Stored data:
━━━━━━
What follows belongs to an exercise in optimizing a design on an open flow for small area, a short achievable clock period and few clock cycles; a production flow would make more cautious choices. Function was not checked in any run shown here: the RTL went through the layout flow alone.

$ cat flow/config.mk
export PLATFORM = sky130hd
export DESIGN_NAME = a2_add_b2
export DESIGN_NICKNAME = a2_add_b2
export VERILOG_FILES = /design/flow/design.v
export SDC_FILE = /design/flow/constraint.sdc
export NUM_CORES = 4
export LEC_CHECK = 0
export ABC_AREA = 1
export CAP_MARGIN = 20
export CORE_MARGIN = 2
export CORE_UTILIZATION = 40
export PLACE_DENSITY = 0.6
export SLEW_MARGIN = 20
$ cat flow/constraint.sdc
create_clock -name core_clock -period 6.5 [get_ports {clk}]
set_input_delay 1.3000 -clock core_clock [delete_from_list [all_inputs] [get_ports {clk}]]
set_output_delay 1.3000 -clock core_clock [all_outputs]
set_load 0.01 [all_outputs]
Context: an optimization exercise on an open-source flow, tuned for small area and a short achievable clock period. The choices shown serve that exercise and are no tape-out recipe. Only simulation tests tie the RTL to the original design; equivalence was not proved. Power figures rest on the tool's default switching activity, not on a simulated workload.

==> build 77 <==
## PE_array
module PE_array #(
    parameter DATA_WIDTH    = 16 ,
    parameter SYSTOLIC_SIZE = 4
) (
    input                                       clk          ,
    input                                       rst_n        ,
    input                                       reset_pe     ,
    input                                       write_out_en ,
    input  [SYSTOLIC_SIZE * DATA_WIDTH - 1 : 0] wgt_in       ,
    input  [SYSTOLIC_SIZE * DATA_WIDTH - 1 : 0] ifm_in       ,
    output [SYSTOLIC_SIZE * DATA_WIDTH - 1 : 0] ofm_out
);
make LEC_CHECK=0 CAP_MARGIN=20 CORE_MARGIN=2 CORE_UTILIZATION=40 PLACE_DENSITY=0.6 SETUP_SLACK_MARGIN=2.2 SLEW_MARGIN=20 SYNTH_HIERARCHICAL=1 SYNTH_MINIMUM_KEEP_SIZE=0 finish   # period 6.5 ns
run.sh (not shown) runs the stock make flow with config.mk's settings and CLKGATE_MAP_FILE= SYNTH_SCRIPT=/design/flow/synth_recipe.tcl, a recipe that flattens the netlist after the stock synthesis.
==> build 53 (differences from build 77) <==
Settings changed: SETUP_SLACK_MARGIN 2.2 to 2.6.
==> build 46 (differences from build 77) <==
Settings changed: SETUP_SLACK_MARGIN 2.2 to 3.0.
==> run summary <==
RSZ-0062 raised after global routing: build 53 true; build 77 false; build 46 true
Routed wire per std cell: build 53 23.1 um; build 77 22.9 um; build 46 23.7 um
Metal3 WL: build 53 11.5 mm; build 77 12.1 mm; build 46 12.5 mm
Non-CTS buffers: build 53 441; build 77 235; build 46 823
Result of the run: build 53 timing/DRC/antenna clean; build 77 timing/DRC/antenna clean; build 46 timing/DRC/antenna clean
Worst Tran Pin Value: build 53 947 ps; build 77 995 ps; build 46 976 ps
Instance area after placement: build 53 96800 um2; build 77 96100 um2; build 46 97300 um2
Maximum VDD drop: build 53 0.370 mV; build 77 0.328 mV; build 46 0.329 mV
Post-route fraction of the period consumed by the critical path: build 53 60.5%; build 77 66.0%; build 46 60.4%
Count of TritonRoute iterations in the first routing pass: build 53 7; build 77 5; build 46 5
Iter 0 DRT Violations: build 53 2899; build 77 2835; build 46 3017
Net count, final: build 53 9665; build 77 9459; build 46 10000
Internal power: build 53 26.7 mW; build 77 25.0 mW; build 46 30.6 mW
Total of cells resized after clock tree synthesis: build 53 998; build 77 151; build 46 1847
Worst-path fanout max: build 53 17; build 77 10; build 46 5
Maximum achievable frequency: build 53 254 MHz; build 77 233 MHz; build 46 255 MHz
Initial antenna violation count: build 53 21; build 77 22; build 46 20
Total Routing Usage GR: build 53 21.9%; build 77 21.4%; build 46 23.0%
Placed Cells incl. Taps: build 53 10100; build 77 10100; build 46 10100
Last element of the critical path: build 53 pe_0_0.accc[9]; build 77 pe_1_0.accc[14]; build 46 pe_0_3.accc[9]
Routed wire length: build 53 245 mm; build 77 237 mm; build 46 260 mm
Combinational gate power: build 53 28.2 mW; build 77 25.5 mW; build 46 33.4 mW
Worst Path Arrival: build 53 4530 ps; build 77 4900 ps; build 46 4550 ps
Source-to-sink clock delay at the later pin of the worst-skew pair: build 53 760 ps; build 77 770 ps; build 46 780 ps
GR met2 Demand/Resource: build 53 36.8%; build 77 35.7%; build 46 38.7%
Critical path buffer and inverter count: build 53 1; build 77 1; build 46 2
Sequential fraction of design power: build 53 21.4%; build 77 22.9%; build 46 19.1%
━━━━━━
• Exercise instructions:
Copy the lines above exactly, beginning at the line that has "set_input_delay 1.3000 -clock" and stopping after the line that has "build 46 (differences", and omit the rest.

• Answer:
set_input_delay 1.3000 -clock core_clock [delete_from_list [all_inputs] [get_ports {clk}]]
set_output_delay 1.3000 -clock core_clock [all_outputs]
set_load 0.01 [all_outputs]
Context: an optimization exercise on an open-source flow, tuned for small area and a short achievable clock period. The choices shown serve that exercise and are no tape-out recipe. Only simulation tests tie the RTL to the original design; equivalence was not proved. Power figures rest on the tool's default switching activity, not on a simulated workload.

==> build 77 <==
## PE_array
module PE_array #(
    parameter DATA_WIDTH    = 16 ,
    parameter SYSTOLIC_SIZE = 4
) (
    input                                       clk          ,
    input                                       rst_n        ,
    input                                       reset_pe     ,
    input                                       write_out_en ,
    input  [SYSTOLIC_SIZE * DATA_WIDTH - 1 : 0] wgt_in       ,
    input  [SYSTOLIC_SIZE * DATA_WIDTH - 1 : 0] ifm_in       ,
    output [SYSTOLIC_SIZE * DATA_WIDTH - 1 : 0] ofm_out
);
make LEC_CHECK=0 CAP_MARGIN=20 CORE_MARGIN=2 CORE_UTILIZATION=40 PLACE_DENSITY=0.6 SETUP_SLACK_MARGIN=2.2 SLEW_MARGIN=20 SYNTH_HIERARCHICAL=1 SYNTH_MINIMUM_KEEP_SIZE=0 finish   # period 6.5 ns
run.sh (not shown) runs the stock make flow with config.mk's settings and CLKGATE_MAP_FILE= SYNTH_SCRIPT=/design/flow/synth_recipe.tcl, a recipe that flattens the netlist after the stock synthesis.
==> build 53 (differences from build 77) <==
Settings changed: SETUP_SLACK_MARGIN 2.2 to 2.6.
==> build 46 (differences from build 77) <==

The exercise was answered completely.